Applying Callon's four-step process of translation to Bridging Cultures brings to the fore the negotiations, frictions, and transformations inherent to the task. Considering problematization, interessment, enrolment and mobilisation in turn draws attention to distinctive points in the translation process. Further insights arise when a network of actants is deconstructed into its constituent, dynamic roles and responsibilities. If these are always in flux, then Callon's analytical framework provides a snapshot of key relationships at significant moments, within which shifts or ruptures may occur.

Callon's casting of translation work as a raw power struggle is nuanced here; the context of co-productive artistic creation highlights how even those with seemingly little power can influence a project's trajectory. Actants from often-marginalised backgrounds shaped the terms of engagement and contributed additional skills and experiences that were crucial to the creation of the final artistic output. At the same time, the urge to redistribute power relations, especially in artistic projects with forced migrants, must confront expectations imposed from beyond – expectations from audiences, as well as internalised narratives about what stories to tell. Importantly, Journey: Bridging Cultures’ multiple relations were not just limited to human-to-human interactions; the artistic media shaped and were shaped by these encounters. In the end, the sum of these mediations forged the building of this intercultural bridge, a process and product of translation.

Ethics Approval

This research received ethics approval from the University of Oxford Central Research Ethics Committee reference R67601/RE001

Acknowledgements

We would like to thank research assistants Samuel Fouts & Jessica Edgars for their dedicated work on the project. We thank all members of the Journey: Bridging Cultures project for an interesting exchange and fruitful artistic experience.

Disclosure Statement

No potential conflict of interest was reported by the author(s).

Additional information

Funding

This work was supported by Oxford Research Centre in the Humanities.

Notes

1 Interview with students 2 July 2022.

2 In the ‘Displaced Voices Project’, four young people with forced migration backgrounds worked with Ponchione-Bailey and Young to create an orchestral ‘backing track’ to their spoken word pieces. For more information on this project, see https://www.osj.org.uk/listening-to-displaced-voices/

3 The host institution is a mixed sex, state-funded secondary school, with students aged 11 to 19, run by an academy trust (not-for-profit company). The school caters especially for newly arrived students of this age range – having often moved to the UK as forced migrants – with a custom course entitled Steps to English Proficiency (STEP), involving English, Math, Science and English as an Additional Language.
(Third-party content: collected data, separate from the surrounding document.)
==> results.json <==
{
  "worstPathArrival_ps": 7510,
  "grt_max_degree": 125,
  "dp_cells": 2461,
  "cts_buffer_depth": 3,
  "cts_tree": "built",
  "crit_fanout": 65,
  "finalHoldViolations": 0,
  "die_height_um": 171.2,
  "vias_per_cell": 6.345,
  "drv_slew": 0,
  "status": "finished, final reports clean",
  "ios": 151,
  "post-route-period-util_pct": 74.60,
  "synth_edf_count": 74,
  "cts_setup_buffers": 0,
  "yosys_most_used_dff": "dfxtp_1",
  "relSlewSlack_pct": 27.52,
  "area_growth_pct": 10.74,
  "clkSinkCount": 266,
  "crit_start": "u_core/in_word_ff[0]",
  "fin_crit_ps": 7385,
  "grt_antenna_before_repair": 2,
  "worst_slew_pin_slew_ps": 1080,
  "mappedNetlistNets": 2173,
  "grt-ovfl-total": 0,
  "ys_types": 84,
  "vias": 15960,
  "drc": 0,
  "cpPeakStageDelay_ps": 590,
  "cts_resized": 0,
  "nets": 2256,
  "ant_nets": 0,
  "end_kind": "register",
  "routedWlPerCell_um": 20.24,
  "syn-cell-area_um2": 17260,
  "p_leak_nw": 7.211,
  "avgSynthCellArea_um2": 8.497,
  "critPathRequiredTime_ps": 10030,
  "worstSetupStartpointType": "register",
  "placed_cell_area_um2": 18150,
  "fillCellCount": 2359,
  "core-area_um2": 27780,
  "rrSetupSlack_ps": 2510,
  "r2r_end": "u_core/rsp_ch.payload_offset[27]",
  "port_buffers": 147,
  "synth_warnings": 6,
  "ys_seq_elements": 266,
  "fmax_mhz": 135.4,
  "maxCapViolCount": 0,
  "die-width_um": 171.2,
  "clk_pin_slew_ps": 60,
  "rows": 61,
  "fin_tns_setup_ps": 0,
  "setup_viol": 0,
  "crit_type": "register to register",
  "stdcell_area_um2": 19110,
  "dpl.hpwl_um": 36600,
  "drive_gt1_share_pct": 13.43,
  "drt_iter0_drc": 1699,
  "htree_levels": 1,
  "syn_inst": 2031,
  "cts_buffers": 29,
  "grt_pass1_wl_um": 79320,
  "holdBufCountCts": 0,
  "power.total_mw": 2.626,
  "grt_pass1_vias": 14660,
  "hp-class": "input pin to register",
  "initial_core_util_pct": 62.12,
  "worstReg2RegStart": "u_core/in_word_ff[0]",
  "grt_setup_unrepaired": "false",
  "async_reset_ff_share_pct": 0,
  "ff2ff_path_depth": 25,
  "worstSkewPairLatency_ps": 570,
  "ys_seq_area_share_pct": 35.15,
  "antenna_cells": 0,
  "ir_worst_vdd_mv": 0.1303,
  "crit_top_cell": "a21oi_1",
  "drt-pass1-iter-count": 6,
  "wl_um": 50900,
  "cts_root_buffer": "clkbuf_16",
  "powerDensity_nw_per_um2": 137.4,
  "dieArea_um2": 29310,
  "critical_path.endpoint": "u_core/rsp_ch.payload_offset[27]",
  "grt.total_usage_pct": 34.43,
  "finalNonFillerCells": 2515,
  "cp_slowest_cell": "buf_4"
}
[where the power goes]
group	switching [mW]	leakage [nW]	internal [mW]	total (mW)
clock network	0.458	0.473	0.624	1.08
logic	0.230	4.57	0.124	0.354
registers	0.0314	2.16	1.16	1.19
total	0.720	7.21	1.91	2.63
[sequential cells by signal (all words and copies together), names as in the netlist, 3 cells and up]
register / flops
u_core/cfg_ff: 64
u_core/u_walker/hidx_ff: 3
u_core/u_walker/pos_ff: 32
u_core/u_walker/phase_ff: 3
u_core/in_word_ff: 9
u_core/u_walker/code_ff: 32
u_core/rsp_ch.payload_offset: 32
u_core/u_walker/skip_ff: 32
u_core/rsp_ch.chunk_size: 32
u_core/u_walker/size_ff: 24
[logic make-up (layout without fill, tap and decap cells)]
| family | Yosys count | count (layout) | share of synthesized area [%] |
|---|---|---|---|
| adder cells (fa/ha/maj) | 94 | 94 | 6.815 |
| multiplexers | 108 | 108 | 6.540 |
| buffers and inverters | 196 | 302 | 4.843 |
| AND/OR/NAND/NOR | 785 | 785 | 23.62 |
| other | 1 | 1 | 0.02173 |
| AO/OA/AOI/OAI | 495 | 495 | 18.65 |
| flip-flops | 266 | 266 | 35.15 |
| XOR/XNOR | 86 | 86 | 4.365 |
===== src/rds_pkg.sv =====
`timescale 1ns / 1ps

package rds_pkg;

   // Fixed field widths of the coefficient path (Q1.24 registers)
   localparam int COEF_W    = 25;
   localparam int COEF_FRAC = 24;
   localparam int D_W       = 26;          // local diffusivity
   localparam int DLO_W     = 13;          // low half of Dl for the split multiply
   localparam int Q_W       = 27;          // harmonic mean quotient and face sum
   localparam int N_W       = 2 * D_W + 1; // 2*Dn*Dl

   // Register indexes on the CSR port
   localparam logic [1:0] CSR_COEF_WHITE = 2'd0;
   localparam logic [1:0] CSR_COEF_GREY  = 2'd1;
   localparam logic [1:0] CSR_GROWTH     = 2'd2;
   localparam logic [1:0] CSR_SMALL_SUM  = 2'd3;

   // Datapath operations
   typedef logic [3:0] op_type;
   localparam op_type OP_NONE   = 4'd0;
   localparam op_type OP_ACCEPT = 4'd1;
   localparam op_type OP_READ   = 4'd2;
   localparam op_type OP_MUL_W  = 4'd3;
   localparam op_type OP_MUL_G  = 4'd4;
   localparam op_type OP_GF     = 4'd5;
   localparam op_type OP_HM_LO  = 4'd6;
   localparam op_type OP_HM_HI  = 4'd7;
   localparam op_type OP_DIV    = 4'd8;
   localparam op_type OP_FACE   = 4'd9;
   localparam op_type OP_ACC    = 4'd10;
   localparam op_type OP_GROW   = 4'd11;
   localparam op_type OP_OUT    = 4'd12;

   // Stencil cell selects: center, then the six neighbours in pairs
   typedef logic [2:0] sel_type;
   localparam sel_type SEL_CENTER = 3'd0;
   localparam sel_type SEL_XM     = 3'd1;
   localparam sel_type SEL_XP     = 3'd2;
   localparam sel_type SEL_YM     = 3'd3;
   localparam sel_type SEL_YP     = 3'd4;
   localparam sel_type SEL_ZM     = 3'd5;
   localparam sel_type SEL_ZP     = 3'd6;

   typedef struct packed {
      op_type  op;
      sel_type sel;
   } rds_cmd_type;

   typedef struct packed {
      logic interior;
      logic center_zero;
      logic out_free;
   } rds_status_type;

endpackage
==> src/rtl/sxb_row_alu.sv <==
// Sprite row datapath: places a row pattern at the cursor column, XORs it into
// the upper line and copies visited columns into the lower line. Uses sxb_pkg.
`timescale 1ns / 1ps

module sxb_row_alu #(
  parameter int unsigned FrameWidth = 128
) (
  input  sxb_pkg::draw_cmd_t    cmd_i,
  input  logic [FrameWidth-1:0] upper_i,
  input  logic [FrameWidth-1:0] lower_i,
  output logic [FrameWidth-1:0] new_upper_o,
  output logic [FrameWidth-1:0] new_lower_o,
  output logic                  hit_o
);
  import sxb_pkg::*;

  localparam int unsigned CW = $clog2(FrameWidth);

  logic [15:0]         pat;
  logic [15:0]         set16;
  logic [15:0]         vis16;
  logic [CW:0]         c8;
  logic                right_ok;
  logic [FrameWidth-1:0] setrow;
  logic [FrameWidth-1:0] visrow;

  always_comb begin
    logic [CW:0]   sum;
    logic [CW-1:0] off;
    logic          en;
    c8       = {1'b0, cmd_i.col[CW-1:0]} + (CW+1)'(8);
    right_ok = ~c8[CW];
    if (cmd_i.lores) begin
      pat = widen_byte(cmd_i.left_byte);
    end else begin
      pat = {cmd_i.left_byte, (cmd_i.wide && right_ok) ? cmd_i.right_byte : 8'h00};
    end
    for (int k = 0; k < 16; k++) begin
      sum      = {1'b0, cmd_i.col[CW-1:0]} + (CW+1)'(k);
      en       = cmd_i.wrap | ~sum[CW];
      set16[k] = pat[15-k] & en;
      vis16[k] = en & (cmd_i.left_byte != 8'h00);
    end
    for (int j = 0; j < FrameWidth; j++) begin
      off = CW'(j) - cmd_i.col[CW-1:0];
      if (off[CW-1:4] == '0) begin
        setrow[j] = set16[off[3:0]];
        visrow[j] = vis16[off[3:0]];
      end else begin
        setrow[j] = 1'b0;
        visrow[j] = 1'b0;
      end
    end
  end

  assign new_upper_o = upper_i ^ setrow;
  assign hit_o       = |(upper_i & setrow);
  assign new_lower_o = (visrow & new_upper_o) | (~visrow & lower_i);

endmodule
4 Project funding application, 2019.

5 We use actants in this paper instead of actors to foreground the non-human entities shaping the trajectory of this project.

6 Interview with Ponchione-Bailey, 1 July 2021.

7 Interview with Harrison, 8 July 2021.

8 While other studies have and surely will explore the full impact of digital communication on music education projects in the COVID-19 pandemic (Daubney and Fautley Citation2020, Nichols Citation2020, Rivas et al. Citation2021, Shaw and Mayo Citation2022), this section will primarily focus on how the human actants responded to these ruptures within the network.

9 Music projects in which minoritisation is foregrounded usually work to promote interculturalism or facilitating resettlement and integration (see Marsh and Dieckmann Citation2016, Dieckmann and Davidson Citation2018, Campion Citation2021).

10 Interview with Ponchione-Bailey 1 July 2021.